A man accused of killing a Shreveport police officer was arrested Thursday after a round-the-clock manhunt, police said.

Grover Cannon, 27, was in a backyard detached garage not far from the house where Officer Thomas LaValley, originally of St. Amant, was killed Wednesday when officers acting on a tip arrested him shortly after 3 p.m. Thursday, Shreveport police spokesman Cpl. Marcus Hines said.

“He was sitting in the back of the garage, just hanging out. … He may have been consuming a hard beverage. I’m not sure what it was,” Hines said.

He said Cannon was taken into custody without incident.

The capture was the result of efforts by the FBI, the Shreveport Police Department, the U.S. Marshals Service, Caddo Parish Sheriff’s Office and State Police. The FBI offered a reward of up to $25,000 for information leading to Cannon’s arrest.

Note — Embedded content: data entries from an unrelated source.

`config.mk`:
```
export PLATFORM = sky130hd
export DESIGN_NAME = mul_issue_ctrl
export DESIGN_NICKNAME = d
export VERILOG_FILES = /design/src/rtl/mul_issue_ctrl.sv
export SDC_FILE = /design/constraint.sdc
export NUM_CORES = 1
export LEC_CHECK = 0
export BUFFER_PORTS_ARGS = -buffer_cell sky130_fd_sc_hd__buf_4
export CORE_MARGIN = 8
export CORE_UTILIZATION = 40
export DETAILED_ROUTE_END_ITERATION = 7
export PLACE_DENSITY = 0.72
export SLEW_MARGIN = 20
export SYNTH_ARGS = -nofsm -noshare
export SYNTH_HDL_FRONTEND = slang
export SYNTH_SLANG_ARGS = --single-unit
export TNS_END_PERCENT = 50
```
`constraint.sdc`:
```
create_clock -name clk -period 6 [get_ports clk]
set_input_delay 0.6 -clock clk [delete_from_list [all_inputs] [get_ports clk]]
set_output_delay 0.6 -clock clk [all_outputs]
set_load 0.005 [all_outputs]
```
`src/rtl/mul_issue_ctrl.sv`:
```
// Issue/writeback sequencer for the 5-stage pipelined 64-bit multiplier.
// Tracks rd/tag next to the multiplier stages and buffers results behind credits.
module mul_issue_ctrl #(
  parameter int DEPTH   = 4,
  parameter int TAG_W   = 6,
  parameter int MUL_LAT = 5
) (
  input  logic             clk,
  input  logic             reset,
  input  logic             req_valid_i,
  output logic             req_ready_o,
  input  logic [63:0]      req_opr_a_i,
  input  logic [63:0]      req_opr_b_i,
  input  logic [3:0]       req_func_i,
  input  logic             req_word_i,
  input  logic [4:0]       req_rd_i,
  input  logic [TAG_W-1:0] req_tag_i,
  input  logic             flush_i,
  output logic [63:0]      mul_opr_a_o,
  output logic [63:0]      mul_opr_b_o,
  output logic             mul_instr_o,
  output logic [3:0]       mul_func_o,
  output logic             mul_word_o,
  output logic             mul_kill_o,
  output logic             mul_flush_o,
  input  logic [63:0]      mul_res_i,
  input  logic             mul_valid_i,
  output logic             wb_valid_o,
  input  logic             wb_ready_i,
  output logic [63:0]      wb_data_o,
  output logic [4:0]       wb_rd_o,
  output logic [TAG_W-1:0] wb_tag_o,
  input  logic [4:0]       rs1_i,
  input  logic [4:0]       rs2_i,
  output logic             hazard_o,
  output logic             idle_o,
  output logic             err_o
);
  localparam int CNT_W = $clog2(DEPTH + 1);
  localparam int PTR_W = (DEPTH > 1) ? $clog2(DEPTH) : 1;
  localparam int LAST  = MUL_LAT - 1;
  localparam logic [CNT_W-1:0] DEPTH_C = CNT_W'(DEPTH);
  localparam logic [PTR_W-1:0] PTR_MAX = PTR_W'(DEPTH - 1);

  logic [CNT_W-1:0] used_q, used_d;
  logic [CNT_W-1:0] count_q, count_d;
  logic [PTR_W-1:0] wr_ptr_q, rd_ptr_q;
  logic             issue, push, pop;
  logic             flush_mask_q, err_q;

  logic             sh_v_q   [MUL_LAT];
  logic [4:0]       sh_rd_q  [MUL_LAT];
  logic [TAG_W-1:0] sh_tag_q [MUL_LAT];

  logic [63:0]      fifo_data_q [DEPTH];
  logic [4:0]       fifo_rd_q   [DEPTH];
  logic [TAG_W-1:0] fifo_tag_q  [DEPTH];
  logic             fifo_live   [DEPTH];

  function automatic logic [PTR_W-1:0] ptr_inc(input logic [PTR_W-1:0] p);
    return (p == PTR_MAX) ? '0 : p + 1'b1;
  endfunction

  function automatic logic rd_hit(input logic [4:0] rd, input logic [4:0] a,
                                  input logic [4:0] b);
    return (rd != 5'd0) && ((rd == a) || (rd == b));
  endfunction

  // Handshakes (req_*, wb_*): a transfer occurs on a rising edge where valid
  // and ready are both high; flush_i withdraws both ready and valid that cycle.
  assign req_ready_o = (used_q < DEPTH_C) && !flush_i;
  assign issue       = req_valid_i && req_ready_o;

  assign mul_instr_o = issue;
  assign mul_opr_a_o = req_opr_a_i;
  assign mul_opr_b_o = req_opr_b_i;
  assign mul_func_o  = req_func_i;
  assign mul_word_o  = req_word_i;
  assign mul_kill_o  = flush_i;
  assign mul_flush_o = flush_i;

  assign wb_valid_o = (count_q != '0) && !flush_i;
  assign pop        = wb_valid_o && wb_ready_i;
  assign push       = sh_v_q[LAST] && !flush_i;
  assign wb_data_o  = fifo_data_q[rd_ptr_q];
  assign wb_rd_o    = fifo_rd_q[rd_ptr_q];
  assign wb_tag_o   = fifo_tag_q[rd_ptr_q];

  assign used_d  = used_q + CNT_W'(issue) - CNT_W'(pop);
  assign count_d = count_q + CNT_W'(push) - CNT_W'(pop);

  assign idle_o = (used_q == '0);
  assign err_o  = err_q;

  always_ff @(posedge clk) begin
    if (reset || flush_i) begin
      used_q   <= '0;
      count_q  <= '0;
      wr_ptr_q <= '0;
      rd_ptr_q <= '0;
      for (int i = 0; i < MUL_LAT; i++) sh_v_q[i] <= 1'b0;
    end else begin
      used_q    <= used_d;
      count_q   <= count_d;
      sh_v_q[0] <= issue;
      for (int i = 1; i < MUL_LAT; i++) sh_v_q[i] <= sh_v_q[i-1];
      if (push) wr_ptr_q <= ptr_inc(wr_ptr_q);
      if (pop)  rd_ptr_q <= ptr_inc(rd_ptr_q);
    end
  end

  // Metadata and FIFO payload carry no reset; the valids above qualify them.
  always_ff @(posedge clk) begin
    sh_rd_q[0]  <= req_rd_i;
    sh_tag_q[0] <= req_tag_i;
    for (int i = 1; i < MUL_LAT; i++) begin
      sh_rd_q[i]  <= sh_rd_q[i-1];
      sh_tag_q[i] <= sh_tag_q[i-1];
    end
    if (push) begin
      fifo_data_q[wr_ptr_q] <= mul_res_i;
      fifo_rd_q[wr_ptr_q]   <= sh_rd_q[LAST];
      fifo_tag_q[wr_ptr_q]  <= sh_tag_q[LAST];
    end
  end

  // The multiplier still delivers its stage-4 op right after a flush.
  always_ff @(posedge clk) begin
    if (reset) begin
      err_q        <= 1'b0;
      flush_mask_q <= 1'b0;
    end else begin
      flush_mask_q <= flush_i;
      if (!flush_mask_q && (mul_valid_i != sh_v_q[LAST])) err_q <= 1'b1;
    end
  end

  always_comb begin
    for (int i = 0; i < DEPTH; i++) begin
      fifo_live[i] = ((i - int'(rd_ptr_q) + DEPTH) % DEPTH) < int'(count_q);
    end
  end

  always_comb begin
    hazard_o = 1'b0;
    for (int i = 0; i < MUL_LAT; i++) begin
      if (sh_v_q[i] && rd_hit(sh_rd_q[i], rs1_i, rs2_i)) hazard_o = 1'b1;
    end
    for (int i = 0; i < DEPTH; i++) begin
      if (fifo_live[i] && rd_hit(fifo_rd_q[i], rs1_i, rs2_i)) hazard_o = 1'b1;
    end
  end
endmodule

```
==> metrics.txt <==
status finished clean; Crit. End Element output pin; Post-Synthesis Cells 846; PwrDens about 320 mW/mm²; final setup margin 2.83 ns; RSZ-0062 raised after global routing false; initial antenna violation count 1; Critical Path RT approximately 5.4 ns; Least-Margin Pin Slew 0.820 ns; number of synthesized flops with an enable pin 300; number of max-cap violations 0; DP Wirelength between 15000 and 20000 µm; CP max FO 29; Synth cell types 30; standby leakage power approximately 5.9 nW; fin crit period around 3.2 ns; CP max-delay cell dfxtp_4; Max Slew Vio Count 0; Core Util, Final between 40% and 50%; drt pass-1 iters 4; worst reg-to-reg path cell count 3; total CTS buffers 40; max incr delay on CP roughly 0.65 ns; # resized after CTS 0; Iteration-0 DRC Markers 352; GR Util met1 15.7%; deepest clock path buffer count 3; R2R Path End fifo_rd_q[1][0]; Hold EP sh_tag_q[0][5]; r2r setup slk 3.49 ns; GPL Wtd Cong roughly 0.8; Fmax 0.316 GHz; vias per cell slightly above 5; warning count from the yosys run 0; worst path cell trace buf_4, mux4_2, buf_4; Global Route Usage Sum between 10 and 15%; # DRC 0; pre-CTS setup slack 2.82 ns; first-pass GRT wire length between 40000 and 50000 µm; commonest register cell after synthesis edfxtp_1; Sink Count 374; Ports 440; crit share post-route 52.8%; final wirelength between 30000 and 40000 µm; hold_buf cts 0; share of the synthesized area in the top cell type between 50% and 60%; row count slightly above 70; Post-Syn Nets between 1000 and 1500; met3 GRT Util 4.18%; Initial Util between 40% and 50%; HP Class input port to flop; register area share after synthesis between 60 and 70%; most common cell after layout, fill and taps aside edfxtp_1; most frequent cells in the layout 300 x edfxtp_1, 179 x buf_4, 75 x mux4_2; die height 210 µm; Core Box Area between 0.03 and 0.04 mm²; worst vdd ir around 0.22 mV; vias in the first global route roughly 7700; worst-skew pair later-pin latency about 0.54 ns; port bufs between 150 and 200; largest net degree at the start of global routing between 50 and 60; FF-to-FF Start sh_v_q[0][4]; Root Driver clkbuf_16; Setup Crit Path Kind flop to output pin; Post-Syn Area roughly 0.015 mm²; clock tree from TritonCTS built; Setup TNS 0 ns; CTS H-tree lvls 2; hold path depth 1; Die W between 200 and 250 µm; most frequent CP cell buf_4; layout cells sized above 1 between 30% and 40%; Antenna Nets Post-Route 0; GRT busiest layer met2; final hold viol count 0; DR WL/cell 21.3 µm; skew final 0.0140 ns; full die area 0.0440 mm²; GRT met2 Usage 22.6%; Power, Total roughly 5.4 mW; Area growth syn-to-layout 14.5%; Mean Syn Cell Area ~18 µm²; top post-synthesis cells by area edfxtp_1 60%, mux4_2 11%, dfxtp_1 9.9%, buf_4 6.7%, xor2_1 3.6%; DR vias about 7100; CP arrival ~2.6 ns; Final nets between 1000 and 1500; Slew HR a little under half; Synth area leader edfxtp_1; Post-CTS Setup Repair Bufs 0; startpoint types flop; synthesized flop and latch total around 370; final setup vio count 0; hold path startpoint req_tag_i[5]; CTS clk-pin slew, worst paths roughly 0.060 ns; FFs w/ async S/R, synth 0%; grt ovf 0; WHS 0.167 ns
[worst max-delay path, delay by kind of cell, from the launching register on]
kind	cells	cell delay, ns
DFF	1	0.65
buffers and inverters	2	0.76
muxes	1	0.61
[stage by stage]
step	std cells	cell area, µm²
after detailed placement	1336	15800
final	1412	17200
after global placement	1336	15800
after global routing	1412	17200
after CTS	1410	17200
after floorplan	846	15000
[layer usage]
metal | routed length (µm) | part of all wire [%]
met5 | 0 | 0
met4 | 924 | 3.1
met1 | 12000 | 40
met2 | 14900 | 50
met3 | 2240 | 7.4
[logic make-up (layout without fill, tap and decap cells)]
kind of cell | count (synthesis) | count (layout) | share of synthesized area (%)
flops | 374 | 374 | 69.8
other cells | 0 | 1 | 0
mux | 79 | 79 | 11.5
buf+inv | 174 | 265 | 7.87
xor+xnor | 95 | 95 | 5.54
simple gates | 83 | 83 | 2.78
fa+ha+maj | 15 | 15 | 1.35
compound gates | 26 | 26 | 1.17
[Yosys cell counts, types with 9 or more instances]
library cell	n
inv_1	11
nor3_1	14
buf_4	135
ha_1	13
mux4_2	75
dfxtp_1	74
edfxtp_1	300
nor2_1	29
buf_2	18
xor2_1	62
and2_1	12
xnor2_1	33
or4_1	9
[area by class of cell]
type / count / area [µm²]
Fill cell: 3170 / 20100
Sequential cell: 374 / 10500
Multi-Input combinational cell: 298 / 3370
Timing Repair Buffer: 180 / 1360
Clock buffer: 54 / 1140
Tap cell: 474 / 593
Clock inverter: 20 / 211
Inverter: 11 / 41.3
Antenna cell: 1 / 2.50
[state kept, by name (all words and copies together), names as in the netlist, named ones only]
name	count
wr_ptr_q	2
sh_v_q	5
err_o	1
used_q	3
rd_ptr_q	2
sh_rd_q	25
flush_mask_q	1
fifo_data_q	256
fifo_tag_q	24
fifo_rd_q	20
count_q	3
sh_tag_q	30
[power by group]
part / switching (mW) / internal [mW]
logic: 0.0652 / 0.0719
registers: 0.0189 / 2.82
clock network: 0.967 / 1.51
[how the worst max path moves through the flow]
stage / startpoint / endpoint / slack, ns / cells past startpoint
floorplan: flush_i / fifo_data_q[0][0] / 2.98 / 2
global placement: flop / wb_data_o[29] / 2.83 / 3
detailed placement: flop / wb_data_o[28] / 2.82 / 3
CTS: flop / wb_data_o[28] / 2.22 / 3
global route: flop / wb_data_o[28] / 2.57 / 3
finish: flop / wb_data_o[28] / 2.83 / 3
Power figures use the tool's default switching activity.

LaValley, 29, was shot multiple times about 9 p.m. Wednesday while answering a call about a suspicious person at a home in the city’s Queensborough neighborhood.

Shreveport Police Chief Willie Shaw said neighbors told the officer that the man inside the home was wanted. The officer didn’t know the man was armed, and he went inside and was shot, Shaw said.

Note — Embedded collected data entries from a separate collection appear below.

[config.mk]
export PLATFORM = sky130hd
export DESIGN_NAME = control
export DESIGN_NICKNAME = d
export VERILOG_FILES = /design/src/rtl/control.sv
export SDC_FILE = /design/constraint.sdc
export NUM_CORES = 1
export LEC_CHECK = 0
export ABC_CLOCK_PERIOD_IN_PS = 2400
export CAP_MARGIN = 20
export CORE_AREA = 4 4 41 43
export DETAILED_ROUTE_END_ITERATION = 6
export DIE_AREA = 0 0 45 47
export PLACE_DENSITY = 0.64
export SYNTH_ARGS = -nofsm -noshare
export SYNTH_HDL_FRONTEND = slang
export SYNTH_SLANG_ARGS = --single-unit
[constraint.sdc]
create_clock -name clk -period 2.4 [get_ports clk]
set_input_delay 0.48 -clock clk [delete_from_list [all_inputs] [get_ports clk]]
set_output_delay 0.48 -clock clk [all_outputs]
set_load 0.005 [all_outputs]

Police already had a warrant for Cannon’s arrest on a charge of attempted second-degree murder in the shooting of Darren Williams on July 15.

“Long story short, he gets into an argument with one guy, pumps him full of lead and runs off,” Hines said.

A four-year member of the force, LaValley began working as a lawman after more than three years as a television news photographer. Shaw described LaValley as the top graduate in his police academy class and a hero who will never be forgotten.

“He was doing what he loved,” Shaw said. “He did not hesitate to confront a bad person.”

Casey Habich said he and other friends were sure LaValley went into the house thinking he was going to help someone. “That’s what he went to do,” Habich said.

He described LaValley as “just a good old south Louisiana boy who wants to drink Miller Lite and watch the Saints play on Sunday and lose his shoes” — and a man who would help anyone, any time.

Retired St. Amant High School wrestling coach Earnest Brown remembered LaValley on Thursday as “a great student.”

Brown said LaValley was at the school when the wrestling team was first started.

“He was one of the founding members of our team,” Brown said. “He just really believed in the team, and he was always around us. He was like family.”

The two girls on the wrestling team didn’t faze LaValley.

“He used to have to wrestle them because he was in their weight class,” Brown said. One of the girls “used to kick his butt, and he used to get back up and get back in it. He never quit. He just kept going.”

By his senior year, Brown said, LaValley became a good wrestler.

“When he wrestled with us he was a small kid,” Brown said. “Thomas came back after college big and muscular.”

Brown said when he heard LaValley was on the police force, “it shocked me.”

“Even though he was a wrestler and could be an aggressive person on the mat, he was just a mild-mannered person,” Brown said.

Scott Arceneaux, athletic trainer at St. Amant High School for 20 years, who taught LaValley sports medicine, remembers him as “a good kid, the type of guy any parent would be proud to have.”

“He had a solid character. To find out he was a policeman was not a surprise,” Arceneaux said.

When he was told that a former student had been shot, “I knew right away” which former student it was, he said.

“The St. Amant community is very close-knit,” said Arceneaux. “The ripple effect is huge.”

Ascension Parish Sheriff Jeff Wiley said he and one of his top officers visited with LaValley’s family Thursday.

Wiley said the parish remains a tight-knit community despite recent years of rapid growth.

“So, we lost one of ours. Let there be no doubt about it,” Wiley said.

The St. Amant community and law enforcement in Ascension Parish are grieving, he added.

LaValley joined a television station after graduating from Northwestern State University with a major in biology and a minor in journalism, Habich said.

Habich, who was a news photographer for the station when LaValley was hired, said he thought working the night crime beat, “running with first responders every night,” made LaValley decide he wanted to become a police officer.

“It was just in his nature to take care of people,” he said.

He also loved his state, often saying he’d never leave Louisiana. And though he often griped good-naturedly about his cat — named Drew, after New Orleans Saints quarterback Drew Brees — LaValley paid $1,200 to get it through an infection, Habich said.

Shaw said LaValley came to his office while working at the television station and said he’d applied for a job at the department, but had not been hired.

“I told him to apply again, and if he qualified, he would be hired.”

LaValley didn’t believe him, Shaw said, but he assured LaValley that he would be hired if he met the requirements.

Police said a memorial service honoring LaValley will be held at 4 p.m. Friday at Summer Grove Baptist Church in Shreveport, with visitation afterward.

Advocate staff writers Danielle Maddox, Ellyn Couvillion and David J. Mitchell contributed to this report.